Doug Noland: Hurricane Matthew, Near Misses and Flash Crashes

Rising financial stocks notwithstanding, I’d be remiss for not suggesting that this week’s big movers (pound, yen, bunds, European periphery debt, Treasuries and gold) all have big derivatives markets. Are markets now more vulnerable to illiquidity and so-called ‘flash crashes’ because of heightened stress (and risk aversion) at Deutsche Bank and the other big derivatives operators more generally?
I’ll posit that to sustain the global government finance Bubble at this point requires both ongoing securities market inflation and ever-increasing monetary inflation. Rather suddenly it seems that global central banks are much less confident in QE infinity. There is serious disagreement in Japan as to how to move forward with monetary policy. And there were even this week rumors of ECB ‘tapering’ ahead of the March 2017 designated end to its QE program. Say what? Are the ECB ‘hawks’ ready to take control?
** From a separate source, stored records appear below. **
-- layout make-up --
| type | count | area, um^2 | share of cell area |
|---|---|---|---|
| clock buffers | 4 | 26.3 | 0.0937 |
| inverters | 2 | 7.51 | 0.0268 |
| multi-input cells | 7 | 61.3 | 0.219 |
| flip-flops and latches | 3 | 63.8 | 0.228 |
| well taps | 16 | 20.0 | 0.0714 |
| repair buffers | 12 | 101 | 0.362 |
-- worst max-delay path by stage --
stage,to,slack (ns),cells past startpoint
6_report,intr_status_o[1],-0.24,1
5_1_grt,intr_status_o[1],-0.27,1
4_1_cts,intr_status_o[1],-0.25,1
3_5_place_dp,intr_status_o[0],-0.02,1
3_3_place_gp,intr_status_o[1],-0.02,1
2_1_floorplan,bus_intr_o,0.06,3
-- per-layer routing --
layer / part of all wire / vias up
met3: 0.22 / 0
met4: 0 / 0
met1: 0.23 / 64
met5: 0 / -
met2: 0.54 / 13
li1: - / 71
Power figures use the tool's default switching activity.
File: src/design/xosera_macros.svh
/*
 * shared constants for the reduced display controller
 * raster is tiny (16x8 visible) so a frame is only 288 clocks
 * register numbers are 4-bit bus values, interrupt bits index intr_t
 */
`ifndef XOSERA_MACROS_SVH
`define XOSERA_MACROS_SVH

`define H_VIS           16      // visible pixels per line
`define H_FRONT         2       // front porch clocks
`define H_SYNC          3       // hsync width, clocks
`define H_TOTAL         24      // clocks per line
`define V_VIS           8       // visible lines per frame
`define V_FRONT         1       // front porch lines
`define V_SYNC          1       // vsync width, lines
`define V_TOTAL         12      // lines per frame

`define VRAM_AW         8       // 256 words of VRAM
`define PAL_N           16      // palette entries

`define REG_VRAM_ADDR   0
`define REG_VRAM_DATA   1
`define REG_PAL_DATA    2
`define REG_INT_CTRL    3
`define REG_STATUS      4

`define INTR_W          2       // interrupt vector width
`define VIDEO_INTR      0       // start of vertical blank
`define VRAM_INTR       1       // host VRAM access done

`endif
File: src/design/xosera_pkg.sv
/*
 * common types for the display controller
 * widths follow the constants in the macros header
 */
`include "xosera_macros.svh"

package xosera_pkg;

    typedef logic [15:0]            word_t;     // VRAM / register word
    typedef logic [`VRAM_AW-1:0]    addr_t;     // VRAM word address
    typedef logic [3:0]             color_t;    // palette index
    typedef logic [11:0]            rgb_t;      // {red, green, blue} 4 bits each

    typedef logic [4:0]             hcount_t;   // 0 .. H_TOTAL-1
    typedef logic [3:0]             vcount_t;   // 0 .. V_TOTAL-1

    typedef logic [`INTR_W-1:0]     intr_t;     // one bit per source

    // host VRAM access sequencing
    typedef enum logic [1:0] {
        IDLE,                                   // no access outstanding
        WAIT_RD,                                // read issued, waiting for ack
        WAIT_WR                                 // write issued, waiting for ack
    } host_state_e;

endpackage

File: src/design/pixel_out.sv
/*
 * palette lookup and output stage
 * vram_rdata_i carries the fetched word one cycle after the timing counters
 * all outputs land two cycles after the counters, rgb is black outside dv_de
 */
`include "xosera_macros.svh"

module pixel_out import xosera_pkg::*; (
    input  wire logic   clk,
    input  wire logic   reset_i,
    input  wire logic   hsync_i,
    input  wire logic   vsync_i,
    input  wire logic   dv_de_i,
    input  wire word_t  vram_rdata_i,       // pixel index in [3:0]
    input  wire logic   pal_wr_i,
    input  wire color_t pal_idx_i,
    input  wire rgb_t   pal_rgb_i,
    output logic        [3:0] red_o,
    output logic        [3:0] green_o,
    output logic        [3:0] blue_o,
    output logic        hsync_o,
    output logic        vsync_o,
    output logic        dv_de_o
);

    rgb_t   pal [0:`PAL_N-1];
    logic   hsync_1;                // first delay stage, matches VRAM read
    logic   vsync_1;
    logic   dv_de_1;

    initial begin
        for (int i = 0; i < `PAL_N; i++) begin
            pal[i] = '0;            // power-up black
        end
    end

    always_ff @(posedge clk) begin
        if (pal_wr_i) begin
            pal[pal_idx_i] <= pal_rgb_i;
        end
    end

    always_ff @(posedge clk) begin
        if (reset_i) begin
            {hsync_1, vsync_1, dv_de_1} <= '0;
            {hsync_o, vsync_o, dv_de_o} <= '0;
            {red_o, green_o, blue_o}    <= '0;
        end else begin
            hsync_1 <= hsync_i;
            vsync_1 <= vsync_i;
            dv_de_1 <= dv_de_i;
            hsync_o <= hsync_1;     // second stage, matches lookup
            vsync_o <= vsync_1;
            dv_de_o <= dv_de_1;
            if (dv_de_1) begin
                {red_o, green_o, blue_o} <= pal[color_t'(vram_rdata_i[3:0])];
            end else begin
                {red_o, green_o, blue_o} <= '0;
            end
        end
    end

endmodule

File: config.mk
export PLATFORM = sky130hd
export DESIGN_NAME = pixel_out
export DESIGN_NICKNAME = d
export VERILOG_FILES = /design/src/design/xosera_pkg.sv /design/src/design/pixel_out.sv
export VERILOG_INCLUDE_DIRS = /design/src /design/src/design
export SDC_FILE = /design/constraint.sdc
export NUM_CORES = 1
export LEC_CHECK = 0
export BUFFER_PORTS_ARGS = -buffer_cell sky130_fd_sc_hd__buf_2
export CORE_MARGIN = 10
export CORE_UTILIZATION = 51
export CTS_BUF_LIST = sky130_fd_sc_hd__clkbuf_8 sky130_fd_sc_hd__clkbuf_16
export DETAILED_ROUTE_END_ITERATION = 16
export PLACE_DENSITY = 0.69
export SYNTH_ARGS = -nofsm -noshare
export SYNTH_HDL_FRONTEND = slang
export SYNTH_SLANG_ARGS = --single-unit
File: constraint.sdc
create_clock -name clk -period 2.5 [get_ports clk]
set_input_delay 0.25 -clock clk [delete_from_list [all_inputs] [get_ports clk]]
set_output_delay 0.25 -clock clk [all_outputs]
set_load 0.01 [all_outputs]
==> results by group, run 1 <==
Status
  – Status: finished clean

Finish
  – Fill cell count: approximately 1,100
  – Post-layout nets: 500
  – Share of cells above drive strength 1: between 20 and 30%
  – Design area: 9270 um2
  – Area delta synth->final: 16.3%
  – Layout Utilization: roughly three fifths
  – Post-Layout Cell Count: slightly below 700

Floorplanning
  – Initial Utilization: between 50% and 60%
  – Die width: about 150 um
  – Die height: between 100 and 150 um
  – Die area: approximately 21,000 um2
  – Core Rows: 45
  – Total core area: about 15,000 um2
  – IO Pins: 53

Yosys
  – Top-area cell type share of the netlist area: between 70% and 80%
  – Distinct cells, synth: 32
  – Sequential area share after synthesis: approximately three quarters
  – Syn_nets: between 400 and 500
  – Syn Inst Count: 380
  – Syn_area_per_cell: 21.0 um2
  – Synth Flop Type: edfxtp_1
  – Count leader, synth: edfxtp_1
  – Synthesis warning total: 0
  – Area contributors post-synth: edfxtp_1 72%, mux4_2 8.5%, dfxtp_1 4.5%
  – Synth area leader: edfxtp_1
  – Synth Register Bits: 210
  – Post-synth EDFFs: between 150 and 200
  – Post-synth ARST share: 0%
  – Top post-synthesis cells by count: 192 x edfxtp_1, 30 x mux4_2, 22 x mux2i_1
  – Mapped Area: roughly 8000 um2

Critical path
  – Critical Path AT: around 2300 ps
  – Setup CP Type: primary input to flip-flop
  – CP cell instances: dlygate4sd3_1 > buf_2 > nor2b_1 > and2_1 > buf_4 > a32oi_1 > o211ai_1
  – Worst R2R Setup Slack: just under 800 ps
  – Buf/Inv on CP: 3
  – WP data required: ~2900 ps
  – CP Capture Type: flip-flop
  – Crit start category: primary input
  – CP Max Fanout: 17
  – Critical Path Max Stage Delay: 630 ps
  – CP max stage cell: and2_1
  – Top Family by Delay on Critical Path: buffers and inverters

Clocking
  – Hold buffers post-CTS: 7
  – PostCTS Resize Cnt: 0
  – Worst skew pair latency: between 400 and 500 ps
  – Clock transition at path regs: about 60 ps
  – CTS Buf Count: 21
  – CTS Root Buffer Type: clkbuf_16
  – CTS H-tree depth: 1
  – Post-CTS Setup Repair Bufs: 0
  – Clk sink count: between 200 and 250
  – CTS tree: yes
  – CTS max path bufs: 3

Route
  – DRC violations left: 0
  – Antenna viol nets, final: 0
  – Vias/cell: 5.79
  – WL final: around 16,000 um
  – First drt pass iteration count: 5
  – Starting DRC count in detailed routing: 320
  – Wire per inst: 23.5 um
  – Via count: a little under 4,000

Global route
  – Antenna violations before repair: 1
  – First-pass GRT wire length: approximately 24,000 um
  – Gr usage total: between 10% and 20%
  – Vias in the first global route: 4,097
  – GR Overflow Total: 0
  – Largest net degree at the start of global routing: 26

Power and ir drop
  – Leak pwr: 0.00320 uW
  – Worst VDD drop: 0.531 mV
  – Pwr per Cell Area: between 700 and 800 nW/um2

Timing
  – Min Tclk post-route: 1880 ps
  – F_max: 0.531 GHz
  – Setup Viol. Count Final: 0
  – Clock Skew: roughly 9 ps
  – RSZ-0062 raised after global routing: no
  – Slew margin rel.: slightly above 50%
  – Post-route worst setup slack: between 600 and 700 ps
  – Period utilization: 75.3%
  – Worst-margin pin slew: 739 ps
  – Hold Vio Cnt, Final: 0
  – Max-slew violations: 0
  – Setup TNS: 0 ps

Worst hold path
  – Hold Path Class: primary input to flip-flop

Run
  – Max Cap Violations: 0

Placement
  – Placed cell areas: between 8000 and 9000 um2
  – Port-buffer cells: 40
  – Dpl hpwl: about 9600 um
  – Final GP Congestion: ~0.75
  – Placed cells: between 600 and 700
  – Pre-CTS setup slack: between 400 and 500 ps
worst paths after layout:
path	to	start	depth (start not counted)
worst max-delay path	blue_o[2]	reset_i	7
worst min-delay path	pal[5][10]	pal_rgb_i[10]	1
worst max register to register	blue_o[2]	dv_de_1	5
worst min register to register	vsync_o	vsync_1	1
layout make-up:
cell class	instances	area [um2]	share of cell area [%]
Sequential cell	210	6130	66.1
Clock buffer	22	539	5.82
Tap cell	211	264	2.85
Antenna cell	1	2.50	0.0270
Multi-Input combinational cell	151	1700	18.3
Timing Repair Buffer	78	518	5.59
Clock inverter	14	118	1.27
cells in the final DEF, fill, tap and decap left out, types with 11 or more instances in the layout:
master / instances
buf_2: 39
buf_4: 31
clkbuf_16: 21
dfxtp_1: 18
edfxtp_1: 192
mux2i_1: 22
mux4_2: 30
nand2_1: 11
nor2_1: 13
nor2b_1: 11
registers in the layout, summed over array words and instances (netlist names):
name	cells
dv_de_o	1
vsync_1	1
green_o	4
hsync_1	1
dv_de_1	1
blue_o	4
vsync_o	1
hsync_o	1
pal	192
red_o	4
worst reg2reg max path, stage by stage (launching register included):
cell and delay, ps:
dfxtp_1 300, nor2b_1 170, and2_1 630, buf_4 280, a32oi_1 100, o211ai_1 180
metrics by stage:
step                      hold slack, ps  total power, uW
final                                134             7250
after global routing                 140             7470
after CTS                            125             7310
after detailed placement             440             4340
after global placement               419             4330
after floorplan                      322             4200
layer usage:
| metal | vias up | share of wire [%] | global-route usage, % |
|---|---|---|---|
| li1 | 1744 | - | - |
| met1 | 2066 | 42 | 19.8 |
| met2 | 142 | 49 | 24.6 |
| met3 | 24 | 6.5 | 2.76 |
| met4 | 0 | 2.2 | 4.75 |
| met5 | - | 0 | 0 |
where the power goes:
| group | total (uW) | leakage (uW) | internal, uW | switching, uW |
|---|---|---|---|---|
| clock | 2970 | 0.000336 | 1760 | 1210 |
| sequential | 3930 | 0.00188 | 3910 | 17.3 |
| combinational | 346 | 0.000981 | 150 | 195 |
logic make-up after synthesis:
family	count (synthesis)	synth area share (%)
muxes	61	13.8
and+or+nand+nor	61	4.04
buffers and inverters	19	2.06
AOI/OAI and AO/OA	29	3.20
DFF	210	76.9
Power figures use the tool's default switching activity.
==> inputs of run 2 (changes only) <==
--- a/config.mk
+++ b/config.mk
@@ -11,7 +11,7 @@
 export CORE_UTILIZATION = 51
 export CTS_BUF_LIST = sky130_fd_sc_hd__clkbuf_8 sky130_fd_sc_hd__clkbuf_16
 export DETAILED_ROUTE_END_ITERATION = 16
-export PLACE_DENSITY = 0.69
+export PLACE_DENSITY = 0.72
 export SYNTH_ARGS = -nofsm -noshare
 export SYNTH_HDL_FRONTEND = slang
 export SYNTH_SLANG_ARGS = --single-unit
==> constraint.sdc (replaced) <==
create_clock -name clk -period 1.55 [get_ports clk]
set_input_delay 0.155 -clock clk [delete_from_list [all_inputs] [get_ports clk]]
set_output_delay 0.155 -clock clk [all_outputs]
set_load 0.01 [all_outputs]
==> results by group, run 2 (same netlist as run 1, synthesis figures left out) <==
Status
  – Status: finished clean

Critical path
  – Critical Path AT: 1910 ps (-380 ps)
  – CP Capture Type: flip-flop
  – Setup CP Type: flip-flop to flip-flop
  – WP data required: 1920 ps (-980 ps)
  – Crit start category: flip-flop
  – CP Max Fanout: 1 (-16)

Floorplanning
  – IO Pins: 53 (unchanged)
  – Die height: 145 um (unchanged)
  – Core Rows: 45 (unchanged)
  – Die area: 21,000 um2 (unchanged)
  – Total core area: 15,300 um2 (unchanged)
  – Die width: 145 um (unchanged)
  – Initial Utilization: 52.2% (unchanged)

Route
  – Wire per inst: 23.8 um (+1.5%)
  – First drt pass iteration count: 5 (unchanged)
  – Starting DRC count in detailed routing: 472 (+48%)
  – WL final: 16,600 um (+2.9%)
  – Antenna viol nets, final: 0 (unchanged)
  – Via count: 4,053 (+1.9%)
  – Vias/cell: 5.81 (+0.47%)
  – DRC violations left: 0 (unchanged)

Global route
  – Gr usage total: 15.5% (+0.50 points)
  – Vias in the first global route: 4,270 (+4.2%)
  – Antenna violations before repair: 0 (-1)
  – First-pass GRT wire length: 25,300 um (+3.4%)
  – GR Overflow Total: 0 (unchanged)
  – Largest net degree at the start of global routing: 24 (-7.7%)

Clocking
  – CTS Root Buffer Type: clkbuf_16
  – CTS H-tree depth: 1 (unchanged)
  – CTS max path bufs: 3 (unchanged)
  – CTS Buf Count: 21 (unchanged)
  – Post-CTS Setup Repair Bufs: 0 (unchanged)
  – Clock transition at path regs: 60 ps (about the same)
  – Clk sink count: 210 (unchanged)
  – Worst skew pair latency: 490 ps (about the same)
  – CTS tree: yes

Finish
  – Area delta synth->final: 19.0%
  – Most frequent cells in the layout: 192 x edfxtp_1, 39 x buf_2, 31 x buf_4
  – Post-layout nets: 511 (+2.2%)
  – Max reg flops: 192 (unchanged)
  – Diode count: 0 (-1)
  – Most common cell after layout, fill and taps aside: edfxtp_1
  – Fill cell count: 1,023 (-4.9%)
  – Share of cells above drive strength 1: 31.5% (+2.0 points)
  – Largest Register: pal

Timing
  – Hold Vio Cnt, Final: 0 (unchanged)
  – Setup TNS: 0 ps (unchanged)
  – Max-slew violations: 0 (unchanged)
  – Clock Skew: 13.5 ps (+4.28 ps)
  – Worst-margin pin slew: 279 ps (-460 ps)
  – Post-route worst setup slack: 1.87 ps (-616 ps)
  – Slew margin rel.: 81.4% (+31 points)
  – Min Tclk post-route: approximately 1500 ps
  – Period utilization: roughly 100%
  – RSZ-0062 raised after global routing: no
  – Setup Viol. Count Final: 0 (unchanged)
  – F_max: between 0.6 and 0.7 GHz

Placement
  – Port-buffer cells: 40 (unchanged)
  – Final GP Congestion: 0.787 (+4.5%)
  – Pre-CTS setup slack: -147 ps (-626 ps)
  – Dpl hpwl: 10,200 um (+6.6%)

Run
  – Max Cap Violations: 0 (unchanged)

Power and ir drop
  – Power Total: 11,500 uW (+58%)
  – Leak pwr: 0.00328 uW (+2.7%)
  – Worst VDD drop: 0.809 mV (+52%)
  – Pwr per Cell Area: 1210 nW/um2 (+54%)

Worst hold path
  – Hold Path Class: primary input to flip-flop
run 2: path summary, 6_finish.rpt:
kind                      from          to  slack (ps)  cells after the start
hold / removal    pal_rgb_i[3]   pal[1][3]          40                      1
setup / recovery    pal[15][4]  green_o[0]           2                      3
setup reg to reg    pal[15][4]  green_o[0]           2                      3
hold reg to reg        hsync_1     hsync_o         440                      1
run 2: final cells by class:
| cell class | instances | area (um2) | area share, % |
|---|---|---|---|
| clock buffers | 23 | 553 | 5.83 |
| repair buffers | 89 | 768 | 8.10 |
| clock inverters | 13 | 58.8 | 0.620 |
| flip-flops and latches | 210 | 6130 | 64.6 |
| multi-input cells | 151 | 1720 | 18.1 |
| well taps | 211 | 264 | 2.78 |
run 2: report_power, final:
group          switching, uW  leakage (uW)  internal, uW
Sequential              29.1       0.00188          6300
Clock                   1950      0.000319          2550
Combinational            331       0.00108           288
Total                   2320       0.00328          9140
run 2: worst max-delay path, stage by stage (launching register included):
cell and delay [ps]:
edfxtp_1 390, mux4_2 510, a32o_1 230, a221o_1 300
run 2: per-layer routing:
| metal | track usage (%) | part of all wire [%] | wire, um | up-vias |
|---|---|---|---|---|
| met1 | 20.5 | 41 | 6850 | 2104 |
| li1 | - | - | - | 1768 |
| met4 | 4.65 | 2.2 | 360 | 0 |
| met3 | 2.42 | 6.3 | 1050 | 30 |
| met5 | 0 | 0 | 0 | - |
| met2 | 25.8 | 50 | 8350 | 151 |
run 2: what timing repair did:
item / CTS / global route
gates resized for setup: 1 / 2
endpoints found under the hold margin: 6 / 0
endpoints found under the setup margin: 6 / 6
pin swaps: 0 / 2
hold buffers: 4 / 0
run 2: through the flow:
step | hold WS [ps] | cell area [um2] | std cells | util, %
6_report | 37.9 | 9490 | 697 | 62.2
5_1_grt | 42.4 | 9490 | 697 | 62.2
4_1_cts | 25.3 | 9500 | 698 | 62.2
3_5_place_dp | 361 | 8840 | 658 | 58.0
3_3_place_gp | 354 | 8840 | 658 | 58.0
2_1_floorplan | 227 | 8000 | 380 | -
$ cat config.mk
export PLATFORM = sky130hd
export DESIGN_NAME = bus_regs
export DESIGN_NICKNAME = d
export VERILOG_FILES = /design/src/design/xosera_pkg.sv /design/src/design/bus_regs.sv
export VERILOG_INCLUDE_DIRS = /design/src /design/src/design
export SDC_FILE = /design/constraint.sdc
export NUM_CORES = 1
export LEC_CHECK = 0
export BUFFER_PORTS_ARGS = -buffer_cell sky130_fd_sc_hd__buf_2
export CORE_MARGIN = 2
export CORE_UTILIZATION = 54
export CTS_BUF_LIST = sky130_fd_sc_hd__clkbuf_16
export DETAILED_ROUTE_END_ITERATION = 16
export PLACE_DENSITY = 0.91
export SLEW_MARGIN = 20
export SYNTH_ARGS = -nofsm -noshare
export SYNTH_HDL_FRONTEND = slang
export SYNTH_SLANG_ARGS = --single-unit
$ cat constraint.sdc
create_clock -name clk -period 4 [get_ports clk]
set_clock_uncertainty 0.15 [all_clocks]
set_input_delay 0.6 -clock clk [delete_from_list [all_inputs] [get_ports clk]]
set_output_delay 0.6 -clock clk [all_outputs]
set_load 0.03 [all_outputs]
$ cat src/logic/memDepPred.sv
// ========================================
// Memory dependency predictor, two loads per group
// Busy for MDT_ENTRY_NUM cycles after reset
// ========================================

`timescale 1ns/10ps

module memDepPred (
    input  logic                                 clk,
    input  logic                                 rst,

    // Lookup request
    input  logic                                 pcValid,
    output logic                                 pcReady,
    input  logic [memDepPkg::PC_WIDTH-1:0]       pc,
    input  memDepPkg::predMode                   mode,

    // Lookup response, 1 means wait for older stores
    output logic                                 predValid,
    input  logic                                 predReady,
    output logic [memDepPkg::LOOKUP_WIDTH-1:0]   pred,

    // Order violation from the load/store unit
    input  logic                                 trainValid,
    output logic                                 trainReady,
    input  logic [memDepPkg::PC_WIDTH-1:0]       trainPc
);

    logic [memDepPkg::MDT_INDEX_BITS-1:0] sweepIndex;
    logic                                 sweepLast;
    logic                                 queueValid;
    logic [memDepPkg::PC_WIDTH-1:0]       queuePc;
    logic                                 queuePop;
    logic                                 running;

    // Table port bundle
    mdtPortIf tblPort (
        .clk (clk)
    );

    // Storage
    mdtRam i_mdtRam (
        .port (tblPort)
    );

    // Reset-time clear addresses
    clearSweep i_clearSweep (
        .clk   (clk),
        .rst   (rst),
        .index (sweepIndex),
        .last  (sweepLast)
    );

    // Phase control and write steering
    predCtrl i_predCtrl (
        .clk        (clk),
        .rst        (rst),
        .sweepIndex (sweepIndex),
        .sweepLast  (sweepLast),
        .queueValid (queueValid),
        .queuePc    (queuePc),
        .queuePop   (queuePop),
        .running    (running),
        .tbl        (tblPort)
    );

    // Training buffer
    trainQueue i_trainQueue (
        .clk        (clk),
        .rst        (rst),
        .running    (running),
        .trainValid (trainValid),
        .trainReady (trainReady),
        .trainPc    (trainPc),
        .headValid  (queueValid),
        .headPc     (queuePc),
        .pop        (queuePop)
    );

    // Prediction path
    lookupStage i_lookupStage (
        .clk       (clk),
        .rst       (rst),
        .running   (running),
        .pcValid   (pcValid),
        .pcReady   (pcReady),
        .pc        (pc),
        .mode      (mode),
        .predValid (predValid),
        .predReady (predReady),
        .pred      (pred),
        .tbl       (tblPort)
    );

endmodule

$ cat config.mk
export PLATFORM = sky130hd
export DESIGN_NAME = memDepPred
export DESIGN_NICKNAME = d
export VERILOG_FILES = /design/src/logic/memDepPkg.sv /design/src/logic/mdtPortIf.sv /design/src/logic/mdtRam.sv /design/src/logic/clearSweep.sv /design/src/logic/predCtrl.sv /design/src/logic/trainQueue.sv /design/src/logic/lookupStage.sv /design/src/logic/memDepPred.sv
export SDC_FILE = /design/constraint.sdc
export NUM_CORES = 1
export LEC_CHECK = 0
export BUFFER_PORTS_ARGS = -buffer_cell sky130_fd_sc_hd__clkbuf_2
export CAP_MARGIN = 15
export CORE_UTILIZATION = 39
export CTS_CLUSTER_SIZE = 20
export DETAILED_ROUTE_END_ITERATION = 7
export HOLD_SLACK_MARGIN = 0.03
export PLACE_DENSITY = 0.64
export REMOVE_ABC_BUFFERS = 1
export SLEW_MARGIN = 20
export SYNTH_ARGS = -nofsm -noshare
export SYNTH_HDL_FRONTEND = slang
export SYNTH_SLANG_ARGS = --single-unit
$ cat constraint.sdc
create_clock -name clk -period 6.8 [get_ports clk]
set_input_delay 1.02 -clock clk [delete_from_list [all_inputs] [get_ports clk]]
set_output_delay 1.02 -clock clk [all_outputs]
set_load 0.005 [all_outputs]
File: src/hw/pulse_shape_pkg.sv
package pulse_shape_pkg;

	// Sample formats
	typedef logic signed [17:0] sample_t;
	typedef logic signed [18:0] pair_sum_t;
	typedef logic signed [36:0] product_t;
	typedef logic signed [17:0] coeff_t;

	// Filter geometry
	localparam int NUM_TAPS = 105;
	localparam int NUM_PAIRS = (NUM_TAPS - 1) / 2;
	localparam int NUM_PRODUCTS = NUM_PAIRS + 1;

	// Symbol levels on the 1s17 scale
	localparam int LEVEL_STEP = 32768;
	localparam int LEVEL_SHIFT = $clog2(LEVEL_STEP);
	localparam int MAX_LEVELS = 6;

	// Bits dropped from each full product before the adder chain
	localparam int PRODUCT_SHIFT = 18;

	// Signed count of level steps held in a pair sum
	typedef logic signed [$bits(pair_sum_t)-LEVEL_SHIFT-1:0] level_t;

	// Index 0 is the outermost pair, the last entry is the centre tap
	localparam coeff_t COEFFS [NUM_PRODUCTS] = '{
		-619,
		-401,
		147,
		672,
		790,
		354,
		-404,
		-992,
		-969,
		-259,
		740,
		1375,
		1153,
		104,
		-1170,
		-1828,
		-1337,
		130,
		1716,
		2366,
		1518,
		-465,
		-2409,
		-3011,
		-1690,
		936,
		3300,
		3800,
		1850,
		-1598,
		-4475,
		-4801,
		-1993,
		2553,
		6099,
		6150,
		2116,
		-4008,
		-8528,
		-8159,
		-2216,
		6470,
		12693,
		11699,
		2289,
		-11610,
		-22018,
		-20455,
		-2333,
		30008,
		67374,
		97118,
		// Centre
		108441
	};

endpackage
Meanwhile, markets seem to be pointing to an important downside reversal following this year’s historic melt-up in global bond prices. With Italian, Portuguese and UK bonds leading this week’s losers list, it’s tempting to imagine that fundamentals might start to matter again. And it’s going to be a real challenge to sustain global Credit growth in the face of rising bond yields. All bets are off if China’s latest attempt to tighten mortgage Credit actually works. That’s one scary Credit Bubble, and there are already indications that outflows are picking up again from China.